27 Jan 2015
The prevailing sentiment seems to be that the QE action announced by the ECB would be enough to offset the end of QE in the US in terms of liquidity in global markets. Benign inflationary conditions may even postpone the start of interest rate increases by the Fed into 2016. Mrs. Yellen may not wish to take the stick to financial markets until there is more evidence that the middle classes are benefitting enough from economic recovery to sustain aggregate demand. In Europe, Mario Draghi is now going to need policy support from individual governments to capitalize on his monetary action to ensure recovery takes hold. That is by no means a given. Meanwhile strategists are again promoting the US Dollar for 2015, along with US and European equities while still cautioning on Emerging Markets. This year, however, they are singling out India as an exception.

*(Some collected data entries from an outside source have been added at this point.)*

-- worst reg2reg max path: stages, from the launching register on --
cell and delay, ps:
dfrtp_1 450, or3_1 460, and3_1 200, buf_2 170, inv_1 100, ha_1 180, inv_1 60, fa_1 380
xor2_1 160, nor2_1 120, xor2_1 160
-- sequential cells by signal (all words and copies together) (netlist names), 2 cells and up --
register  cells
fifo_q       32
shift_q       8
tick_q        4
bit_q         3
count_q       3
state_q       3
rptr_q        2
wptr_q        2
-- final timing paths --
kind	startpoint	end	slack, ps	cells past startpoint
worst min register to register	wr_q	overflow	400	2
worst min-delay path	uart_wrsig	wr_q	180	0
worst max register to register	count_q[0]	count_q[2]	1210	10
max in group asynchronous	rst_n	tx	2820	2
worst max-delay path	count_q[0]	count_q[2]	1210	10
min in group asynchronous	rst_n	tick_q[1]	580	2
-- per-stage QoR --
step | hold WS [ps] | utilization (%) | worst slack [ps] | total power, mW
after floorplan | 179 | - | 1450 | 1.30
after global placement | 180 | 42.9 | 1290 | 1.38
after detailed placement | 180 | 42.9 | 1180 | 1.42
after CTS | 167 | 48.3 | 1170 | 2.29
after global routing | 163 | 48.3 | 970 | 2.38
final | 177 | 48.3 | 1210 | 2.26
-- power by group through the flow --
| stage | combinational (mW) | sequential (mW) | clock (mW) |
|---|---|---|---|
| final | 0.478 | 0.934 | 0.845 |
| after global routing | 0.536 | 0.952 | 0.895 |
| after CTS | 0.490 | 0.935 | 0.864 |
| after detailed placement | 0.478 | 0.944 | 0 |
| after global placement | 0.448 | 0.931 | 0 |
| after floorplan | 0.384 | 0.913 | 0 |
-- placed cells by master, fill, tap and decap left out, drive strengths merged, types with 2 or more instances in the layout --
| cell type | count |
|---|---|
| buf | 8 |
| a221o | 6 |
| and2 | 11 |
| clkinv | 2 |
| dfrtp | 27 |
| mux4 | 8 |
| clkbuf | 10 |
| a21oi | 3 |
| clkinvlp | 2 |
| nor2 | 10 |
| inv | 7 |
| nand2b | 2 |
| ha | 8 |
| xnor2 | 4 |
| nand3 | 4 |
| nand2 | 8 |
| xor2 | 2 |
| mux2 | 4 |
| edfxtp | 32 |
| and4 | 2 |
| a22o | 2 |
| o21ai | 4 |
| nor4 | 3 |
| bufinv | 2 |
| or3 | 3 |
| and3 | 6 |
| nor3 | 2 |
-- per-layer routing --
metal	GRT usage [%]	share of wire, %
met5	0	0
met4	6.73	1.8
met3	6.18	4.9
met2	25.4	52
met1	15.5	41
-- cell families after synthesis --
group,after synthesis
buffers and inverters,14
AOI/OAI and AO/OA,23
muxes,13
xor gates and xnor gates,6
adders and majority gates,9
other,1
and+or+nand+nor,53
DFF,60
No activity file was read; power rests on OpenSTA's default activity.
$ cat src/rtl/mux_arb.sv
// N-channel arbitrating multiplexer: tag-checked inputs, fixed-priority or round-robin
// grant, registered output with valid/ready flow control and a saturating drop counter.
module mux_arb #(
    parameter int DATA_W  = 12,
    parameter int NUM_CH  = 4,
    parameter int RR_MODE = 0
) (
    input  logic                     clk,
    input  logic                     reset_L,
    input  logic [NUM_CH*DATA_W-1:0] data_in,
    input  logic [NUM_CH-1:0]        valid_in,
    output logic [NUM_CH-1:0]        ready_out,
    output logic [DATA_W-1:0]        data_out,
    output logic                     valid_out,
    input  logic                     ready_in,
    output logic                     tag_err,
    output logic [7:0]               drop_cnt
);
    localparam int TAG_W = $clog2(NUM_CH);

    logic [DATA_W-1:0] words [NUM_CH];
    logic [NUM_CH-1:0] elig;
    logic [NUM_CH-1:0] bad;
    logic [TAG_W-1:0]  gidx;
    logic [TAG_W-1:0]  ptr;
    logic              found;
    logic              slot_free;
    logic              grant;

    logic [DATA_W-1:0] data_p1;
    logic              vld_p1;
    logic              err_p1;
    logic [7:0]        cnt_p1;

    function automatic logic [4:0] popcount(input logic [NUM_CH-1:0] v);
        logic [4:0] c;
        c = '0;
        for (int i = 0; i < NUM_CH; i++) c = c + 5'(v[i]);
        return c;
    endfunction

    function automatic logic [7:0] sat_add(input logic [7:0] a, input logic [4:0] b);
        logic [8:0] s;
        s = {1'b0, a} + {4'b0, b};
        return s[8] ? 8'hFF : s[7:0];
    endfunction

    always_comb begin
        for (int i = 0; i < NUM_CH; i++) begin
            words[i] = data_in[i*DATA_W +: DATA_W];
            elig[i]  = valid_in[i] && (words[i][DATA_W-1 -: TAG_W] == TAG_W'(i));
            bad[i]   = valid_in[i] && (words[i][DATA_W-1 -: TAG_W] != TAG_W'(i));
        end
    end

    // Fixed priority scans from 0; round-robin scans from ptr and wraps.
    always_comb begin
        int idx;
        idx   = 0;
        found = 1'b0;
        gidx  = '0;
        for (int k = 0; k < NUM_CH; k++) begin
            idx = (RR_MODE != 0) ? (int'(ptr) + k) % NUM_CH : k;
            if (!found && elig[idx]) begin
                found = 1'b1;
                gidx  = TAG_W'(idx);
            end
        end
    end

    assign slot_free = !vld_p1 || ready_in;
    assign grant     = found && slot_free;

    // Bad words are always drained so a mis-tagged source can never stall the mux.
    always_comb begin
        ready_out = '0;
        if (reset_L) begin
            ready_out = bad;
            if (grant) ready_out[gidx] = 1'b1;
        end
    end

    // Stage p1: registered output word, error pulse and drop count
    always_ff @(posedge clk) begin
        if (!reset_L) begin
            data_p1 <= '0;
            vld_p1  <= 1'b0;
            err_p1  <= 1'b0;
            cnt_p1  <= '0;
            ptr     <= '0;
        end else begin
            if (slot_free) begin
                vld_p1 <= found;
                if (found) data_p1 <= words[gidx];
            end
            if (RR_MODE != 0 && grant) ptr <= TAG_W'((int'(gidx) + 1) % NUM_CH);
            err_p1 <= |bad;
            cnt_p1 <= sat_add(cnt_p1, popcount(bad));
        end
    end

    assign data_out  = data_p1;
    assign valid_out = vld_p1;
    assign tag_err   = err_p1;
    assign drop_cnt  = cnt_p1;
endmodule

Let us recall some good reasons. GDP growth is forecast in the 6-7% range and rising gently. The external balance is benefitting from the low cost of oil and other import commodities. The fiscal balance will also benefit, presenting the Finance Minister with a favourable background for the Union Budget at the end of February. The Indian economy is still heavily domestic demand-driven, which provides a cushion against weak economic conditions elsewhere. Foreign reserves are especially strong under the management of a highly effective Reserve Bank governor who has finally taken advantage of improving economic data to embark on what looks like an extended period of interest rate cuts. Following his first 25 basis point cut, the market is expecting anything from another 25 to 75 basis points in reductions this calendar year.
26 Jan 2015
The state visit by US President Obama will be curtailed because the President needs to go to Saudi Arabia to pay his respects on the death of the King. Nonetheless, the visit is being hailed as historic because it is the first time a US President has visited India twice while in Office. The visit has delivered a conclusive agreement on the civilian us of nuclear power with India, which is rumoured to include an insurance pool to cover suppliers against liability for accidents. The agreement saw the US dropping a demand that all supplies of nuclear fuel be fully traceable after delivery, which India felt was intrusive. It would be too much to expect that everything is going to go swimmingly for investors in India this year but the balance of probabilities suggests that they will enjoy another year of good performance in 2015.
Global equity markets had a strong week as they absorbed the news that the European Central Bank had finally adopted QE, at a level which surprised positively. India continued to enjoy a glow from the start of monetary easing, with the Nifty adding 322 points to close 3.8% up at 8836 after trading in a range of 4%. Daily trading volumes stayed above their rolling average at $3.7bn as FIIs returned in size on the buy side: investing a net $708mil as domestic institutions sold a net $475mil. Volatility was stable, the India VIX staying in the high teens after a brief drop to 13, closing at 18 for a gain of a point on the week. Market breadth was very strong with advances outnumbering declines by six to one; concentration was mainly in the Financial Sector which made the largest contribution to the points’ gain. Index futures closed at a premium of 1% to cash.
23 Jan 2015
Helpful data points came in the form of another low CPI print: 5% in December in spite of unfavourable base effects; WPI also came in better than expected at 0.1%. November’s IIP came in at 3.8% compared to -4.2% in October: capital goods and basic industries were stronger even as weakness in consumer durables continued. This background brought a helpful surprise to the markets, however, as the RBI governor decided to deliver on one of his promises: to bring a cut in interest rates without waiting for another policy review meeting. The market was duly surprised, absorbed the 25 basis point cut and started looking for the next cut to follow the Union Budget. Maybe governor Rajan will surprise again, inflation looks like settling well below his target of 8% for some time.
The government has taken a third bite at the cherry by further increasing duty on petrol and diesel at a time when it can be absorbed without increasing the retail price. In spite of fiscal expenditure hitting 99% of budget by the end of November, moderating fuel subsidy costs and benefits from the declining oil price should enable the Finance Minister to meet the adjusted target for the fiscal deficit of 4.1% of GDP in time for his Union Budget at the end of February. The peak power deficit fell to a low of 3.3% in December, thanks to the effects of improved coal supplies, capacity additions and the connection of the southern transmission network to the national grid.